Marketers use the false problem all the time to hawk spurious features.  When I first met my then-future-ex-wife, she was a copywriter at another ad agency, working on an ad for some new Sony wireless speakers. The idea behind this transitory technology was that you didn't need old-fashioned wires to hook up your speakers to your entertainment system; they'd connect via radio signal. The client insisted that the true benefit of this new technology was not that you didn't have to crawl behind your furniture to hook up your entertainment system, it was that the  propagation of the signal from the amplifier to the speaker was imperceptibly faster via radio signals (the speed of light, 186,000 miles per second) than by electrons moving down a copper wire (oh, a little slower than the speed of light). So, following the creative brief, Cheryl offered the headline:

"Tired of waiting for your sound?"

This is how I fell in love with her (well, that and her Cajun meatloaf). The client loved this, too. It expressed the product benefit exactly. People were tired of waiting for their sound. "Where was that sound? I turned this thing on nanoseconds ago and my sound still isn't here!" And it followed the principle of advertising that you always solve the customer's problem. Even if it isn't a problem.

Politicians are masters of generating the false problem. Currently the false problem in this election is budget deficits. And everybody's trying to fiscally out-austere each other. Of course we've had budget deficits since the founding of this country. Every sovereign nation with its own currency has. That's how the economy grows. It's like buying your house with a mortgage. If everybody had to wait until they saved enough to pay cash for a house, nobody would.
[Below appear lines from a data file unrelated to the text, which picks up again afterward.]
### config.mk
export PLATFORM = sky130hd
export DESIGN_NAME = multicycle_control_fsm
export DESIGN_NICKNAME = d
export VERILOG_FILES = /design/src/rtl/multicycle_control_fsm.sv
export SDC_FILE = /design/constraint.sdc
export NUM_CORES = 1
export LEC_CHECK = 0
export ABC_CLOCK_PERIOD_IN_PS = 5800
export BUFFER_PORTS_ARGS = -buffer_cell sky130_fd_sc_hd__buf_4
export CORE_ASPECT_RATIO = 0.9
export CORE_MARGIN = 3
export CORE_UTILIZATION = 45
export CTS_CLUSTER_SIZE = 16
export DETAILED_ROUTE_END_ITERATION = 10
export PLACE_DENSITY = 0.71
export REMOVE_ABC_BUFFERS = 1
export SLEW_MARGIN = 20
export SYNTH_ARGS = -nofsm -noshare
export SYNTH_HDL_FRONTEND = slang
export SYNTH_SLANG_ARGS = --single-unit
### constraint.sdc
create_clock -name clk -period 5.8 [get_ports clk]
set_input_delay 0.58 -clock clk [delete_from_list [all_inputs] [get_ports clk]]
set_output_delay 0.58 -clock clk [all_outputs]
set_load 0.02 [all_outputs]
## src/rtl/partial_sum_sequencer_if.sv

```systemverilog
// Signal bundle for partial_sum_sequencer: command, term stream, external adder and result handshake.
// Valid/ready rule: a transfer happens on a rising clk edge where both valid and ready are 1.
interface partial_sum_sequencer_if;
  logic        start;
  logic [2:0]  num_terms;
  logic [35:0] init_value;
  logic        in_valid;
  logic [33:0] in_data;
  logic        in_ready;
  logic [35:0] add_a;
  logic [33:0] add_b;
  logic [36:0] add_sum;
  logic [35:0] result;
  logic        overflow;
  logic        result_valid;
  logic        result_ready;
  logic        busy;

  modport master (
    output start, num_terms, init_value, in_valid, in_data, add_sum, result_ready,
    input  in_ready, add_a, add_b, result, overflow, result_valid, busy
  );

  modport slave (
    input  start, num_terms, init_value, in_valid, in_data, add_sum, result_ready,
    output in_ready, add_a, add_b, result, overflow, result_valid, busy
  );
endinterface

```

## src/rtl/partial_sum_sequencer.sv

```systemverilog
// Sequences up to MAX_TERMS 34-bit terms through an external single-cycle adder into a
// 36-bit accumulator with a sticky carry flag, then holds the result until it is taken.
module partial_sum_sequencer #(
  parameter int MAX_TERMS = 4
) (
  input  logic                    clk,
  input  logic                    rst,
  partial_sum_sequencer_if.slave  bus,
  output logic [1:0]              state_dbg
);

  typedef enum logic [1:0] {
    IDLE  = 2'd0,
    ACCUM = 2'd1,
    DONE  = 2'd2
  } state_t;

  localparam logic [2:0] MAX_CNT = 3'(MAX_TERMS);

  state_t      state;
  logic [35:0] acc;
  logic [2:0]  cnt;
  logic        ovf;
  logic        in_ready_q;
  logic        result_valid_q;
  logic        busy_q;
  logic [2:0]  clamped_terms;

  always_comb begin
    clamped_terms = (bus.num_terms > MAX_CNT) ? MAX_CNT : bus.num_terms;
  end

  // Handshake flags are registered alongside the state so they always decode it exactly.
  always_ff @(posedge clk) begin
    if (rst) begin
      state          <= IDLE;
      acc            <= '0;
      cnt            <= '0;
      ovf            <= 1'b0;
      in_ready_q     <= 1'b0;
      result_valid_q <= 1'b0;
      busy_q         <= 1'b0;
    end else begin
      case (state)
        IDLE: begin
          if (bus.start) begin
            acc    <= bus.init_value;
            ovf    <= 1'b0;
            busy_q <= 1'b1;
            if (bus.num_terms == 3'd0) begin
              state          <= DONE;
              result_valid_q <= 1'b1;
            end else begin
              cnt        <= clamped_terms;
              state      <= ACCUM;
              in_ready_q <= 1'b1;
            end
          end
        end
        ACCUM: begin
          if (bus.in_valid) begin
            acc <= bus.add_sum[35:0];
            ovf <= ovf | bus.add_sum[36];
            cnt <= cnt - 3'd1;
            if (cnt == 3'd1) begin
              state          <= DONE;
              in_ready_q     <= 1'b0;
              result_valid_q <= 1'b1;
            end
          end
        end
        DONE: begin
          if (bus.result_ready) begin
            state          <= IDLE;
            result_valid_q <= 1'b0;
            busy_q         <= 1'b0;
          end
        end
        default: begin
          state          <= IDLE;
          in_ready_q     <= 1'b0;
          result_valid_q <= 1'b0;
          busy_q         <= 1'b0;
        end
      endcase
    end
  end

  // The adder sits outside; its sum lands in acc on the same edge that accepts the term.
  assign bus.add_a        = acc;
  assign bus.add_b        = in_ready_q ? bus.in_data : 34'd0;
  assign bus.in_ready     = in_ready_q;
  assign bus.result       = acc;
  assign bus.overflow     = ovf;
  assign bus.result_valid = result_valid_q;
  assign bus.busy         = busy_q;
  assign state_dbg        = state;

endmodule

```

## src/flat_wrapper.sv

```systemverilog
// flat-port wrapper written by rule: the top's interface ports become plain ports
module partial_sum_sequencer_flat 
#(
  parameter int MAX_TERMS = 4
)
  (clk, rst, state_dbg, bus_start, bus_num_terms, bus_init_value, bus_in_valid, bus_in_data, bus_add_sum, bus_result_ready, bus_in_ready, bus_add_a, bus_add_b, bus_result, bus_overflow, bus_result_valid, bus_busy);
  partial_sum_sequencer_if bus_i ();
  input  logic clk;
  input  logic rst;
  output logic [1:0] state_dbg;
  input wire logic [$bits(bus_i.start)-1:0] bus_start;
  input wire logic [$bits(bus_i.num_terms)-1:0] bus_num_terms;
  input wire logic [$bits(bus_i.init_value)-1:0] bus_init_value;
  input wire logic [$bits(bus_i.in_valid)-1:0] bus_in_valid;
  input wire logic [$bits(bus_i.in_data)-1:0] bus_in_data;
  input wire logic [$bits(bus_i.add_sum)-1:0] bus_add_sum;
  input wire logic [$bits(bus_i.result_ready)-1:0] bus_result_ready;
  output wire logic [$bits(bus_i.in_ready)-1:0] bus_in_ready;
  output wire logic [$bits(bus_i.add_a)-1:0] bus_add_a;
  output wire logic [$bits(bus_i.add_b)-1:0] bus_add_b;
  output wire logic [$bits(bus_i.result)-1:0] bus_result;
  output wire logic [$bits(bus_i.overflow)-1:0] bus_overflow;
  output wire logic [$bits(bus_i.result_valid)-1:0] bus_result_valid;
  output wire logic [$bits(bus_i.busy)-1:0] bus_busy;
  assign bus_i.start = bus_start;
  assign bus_i.num_terms = bus_num_terms;
  assign bus_i.init_value = bus_init_value;
  assign bus_i.in_valid = bus_in_valid;
  assign bus_i.in_data = bus_in_data;
  assign bus_i.add_sum = bus_add_sum;
  assign bus_i.result_ready = bus_result_ready;
  assign bus_in_ready = bus_i.in_ready;
  assign bus_add_a = bus_i.add_a;
  assign bus_add_b = bus_i.add_b;
  assign bus_result = bus_i.result;
  assign bus_overflow = bus_i.overflow;
  assign bus_result_valid = bus_i.result_valid;
  assign bus_busy = bus_i.busy;
  partial_sum_sequencer #(.MAX_TERMS(MAX_TERMS)) u_core (.clk(clk), .rst(rst), .bus(bus_i), .state_dbg(state_dbg));
endmodule
```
But suddenly deficits are a problem. A false problem. And politicians are making everyone as agitated about them as if they had just downed six 5-Hour Energy shots. So we have to slash spending; fire millions of government workers; make people suffer. And other people's suffering will give investors confidence. Somehow. Don't worry about the details; they're technical. Just trust me. I'm a pundit.

Before that the false problem was voter fraud, even though the bona fide incidents of actual voter fraud in the entire history of record keeping have been countable on one hand. So state legislatures have been hysterically enacting voter-fraud prevention measures whose draconian solutions will be worse for millions of legitimate citizens than the false problem.

False problems are generated by lazy minds. In marketing (and all elections are marketing campaigns, too) the false problem is kicked into a brainstorming session by somebody who's tired and just wants to go home (see my post on Brainstorming). So they write it up on a white board and everybody, who haven't had their 5-Hour Energy blast in eight hours, looks wearily at it and says, "Yeah, that looks good. Let's go with that."

See how easy marketing is?

Now buy our book! The Unbreakable Rules of Marketing. It will cure that problem you've had with the urge to stick your tongue to a frozen pipe.